- **How to complete this task**
Please return the material exactly; leave no entry out.

*** Block opens ***

Background: an optimization exercise with open tools, aiming at small area, a short achievable clock period and few clock cycles per item. Do not read the settings as production practice. RTL that was checked went through simulation tests only; none was proved equivalent to the original. The RTL of runs 1, 2, 5 and 6 was laid out without a check of its function. No activity file was given, so power comes from the tool's default toggle rates.

## flow/design.v (module list and top-level ports; edited modules follow where they fit)
// module aligned_sum16: 288 lines
// module mul_tree_a: 1637 lines
// module mul_tree_b: 194 lines
module aligned_sum16 (
    input  wire        clk,
    input  wire        rst,           
    input  wire        in_valid,
    output wire        in_ready,
    input  wire [31:0] in_a,
    input  wire [31:0] in_b,
    output reg         out_valid,
    output reg  [31:0] out_result,
    output reg  [5:0]  out_flush,     
    output wire [4:0]  out_inf        
);
  // ...
==> flow/flow/run.sh <==
#!/bin/bash
# The standard layout (standard.sh: ORFS from synthesis to the final layout) with three
# changes to how the layout is made; the SDC, the clock period and the steps are the standard
# ones:
#  - the clock tree uses larger sink clusters and no dummy loads, which saves clock buffers;
#  - every input and output port still gets its own buffer, but a plain buf_1 instead of the
#    larger delay buffer ORFS picks by default (the repair may still resize it).
# ORFS writes each step's full log under orfs/logs/; make's own output goes to flow_standard.log.
set -euo pipefail
bash standard.sh \
  SETUP_SLACK_MARGIN=10.2 \
  "CTS_ARGS=-sink_clustering_enable -repair_clock_nets -dont_use_dummy_load -sink_clustering_size 25 -sink_clustering_max_diameter 80" \
  "BUFFER_PORTS_ARGS=-buffer_cell sky130_fd_sc_hd__buf_1" \
  finish > flow_standard.log 2>&1
==> flow/standard.sh <==
#!/bin/bash
# synth_recipe.tcl (not shown) runs the flow's synth.tcl, then flattens the netlist and writes it again
# the make line also repeats each setting of config.mk as NAME=value (left out here)
make -C /OpenROAD-flow-scripts/flow DESIGN_CONFIG=/design/flow/config.mk WORK_HOME=/design/flow/orfs CLKGATE_MAP_FILE= SYNTH_SCRIPT=/design/flow/synth_recipe.tcl "${@:-finish}"
==> flow/config.mk <==
export PLATFORM = sky130hd
export DESIGN_NAME = aligned_sum16
export DESIGN_NICKNAME = aligned_sum16
export VERILOG_FILES = /design/flow/design.v
export SDC_FILE = /design/flow/constraint.sdc
export NUM_CORES = 4
export LEC_CHECK = 0
export ABC_AREA = 1
export CAP_MARGIN = 20
export CORE_MARGIN = 2
export CORE_UTILIZATION = 60
export SETUP_SLACK_MARGIN = 5
export SLEW_MARGIN = 20
==> flow/constraint.sdc <==
create_clock -name core_clock -period 14.0 [get_ports {clk}]
set_input_delay 2.8000 -clock core_clock [delete_from_list [all_inputs] [get_ports {clk}]]
set_output_delay 2.8000 -clock core_clock [all_outputs]
set_load 0.01 [all_outputs]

*** Block closes ***

- **Exercise solution**
Background: an optimization exercise with open tools, aiming at small area, a short achievable clock period and few clock cycles per item. Do not read the settings as production practice. RTL that was checked went through simulation tests only; none was proved equivalent to the original. The RTL of runs 1, 2, 5 and 6 was laid out without a check of its function. No activity file was given, so power comes from the tool's default toggle rates.

## flow/design.v (module list and top-level ports; edited modules follow where they fit)
// module aligned_sum16: 288 lines
// module mul_tree_a: 1637 lines
// module mul_tree_b: 194 lines
module aligned_sum16 (
    input  wire        clk,
    input  wire        rst,           
    input  wire        in_valid,
    output wire        in_ready,
    input  wire [31:0] in_a,
    input  wire [31:0] in_b,
    output reg         out_valid,
    output reg  [31:0] out_result,
    output reg  [5:0]  out_flush,     
    output wire [4:0]  out_inf        
);
  // ...
==> flow/flow/run.sh <==
#!/bin/bash
# The standard layout (standard.sh: ORFS from synthesis to the final layout) with three
# changes to how the layout is made; the SDC, the clock period and the steps are the standard
# ones:
#  - the clock tree uses larger sink clusters and no dummy loads, which saves clock buffers;
#  - every input and output port still gets its own buffer, but a plain buf_1 instead of the
#    larger delay buffer ORFS picks by default (the repair may still resize it).
# ORFS writes each step's full log under orfs/logs/; make's own output goes to flow_standard.log.
set -euo pipefail
bash standard.sh \
  SETUP_SLACK_MARGIN=10.2 \
  "CTS_ARGS=-sink_clustering_enable -repair_clock_nets -dont_use_dummy_load -sink_clustering_size 25 -sink_clustering_max_diameter 80" \
  "BUFFER_PORTS_ARGS=-buffer_cell sky130_fd_sc_hd__buf_1" \
  finish > flow_standard.log 2>&1
==> flow/standard.sh <==
#!/bin/bash
# synth_recipe.tcl (not shown) runs the flow's synth.tcl, then flattens the netlist and writes it again
# the make line also repeats each setting of config.mk as NAME=value (left out here)
make -C /OpenROAD-flow-scripts/flow DESIGN_CONFIG=/design/flow/config.mk WORK_HOME=/design/flow/orfs CLKGATE_MAP_FILE= SYNTH_SCRIPT=/design/flow/synth_recipe.tcl "${@:-finish}"
==> flow/config.mk <==
export PLATFORM = sky130hd
export DESIGN_NAME = aligned_sum16
export DESIGN_NICKNAME = aligned_sum16
export VERILOG_FILES = /design/flow/design.v
export SDC_FILE = /design/flow/constraint.sdc
export NUM_CORES = 4
export LEC_CHECK = 0
export ABC_AREA = 1
export CAP_MARGIN = 20
export CORE_MARGIN = 2
export CORE_UTILIZATION = 60
export SETUP_SLACK_MARGIN = 5
export SLEW_MARGIN = 20
==> flow/constraint.sdc <==
create_clock -name core_clock -period 14.0 [get_ports {clk}]
set_input_delay 2.8000 -clock core_clock [delete_from_list [all_inputs] [get_ports {clk}]]
set_output_delay 2.8000 -clock core_clock [all_outputs]
set_load 0.01 [all_outputs]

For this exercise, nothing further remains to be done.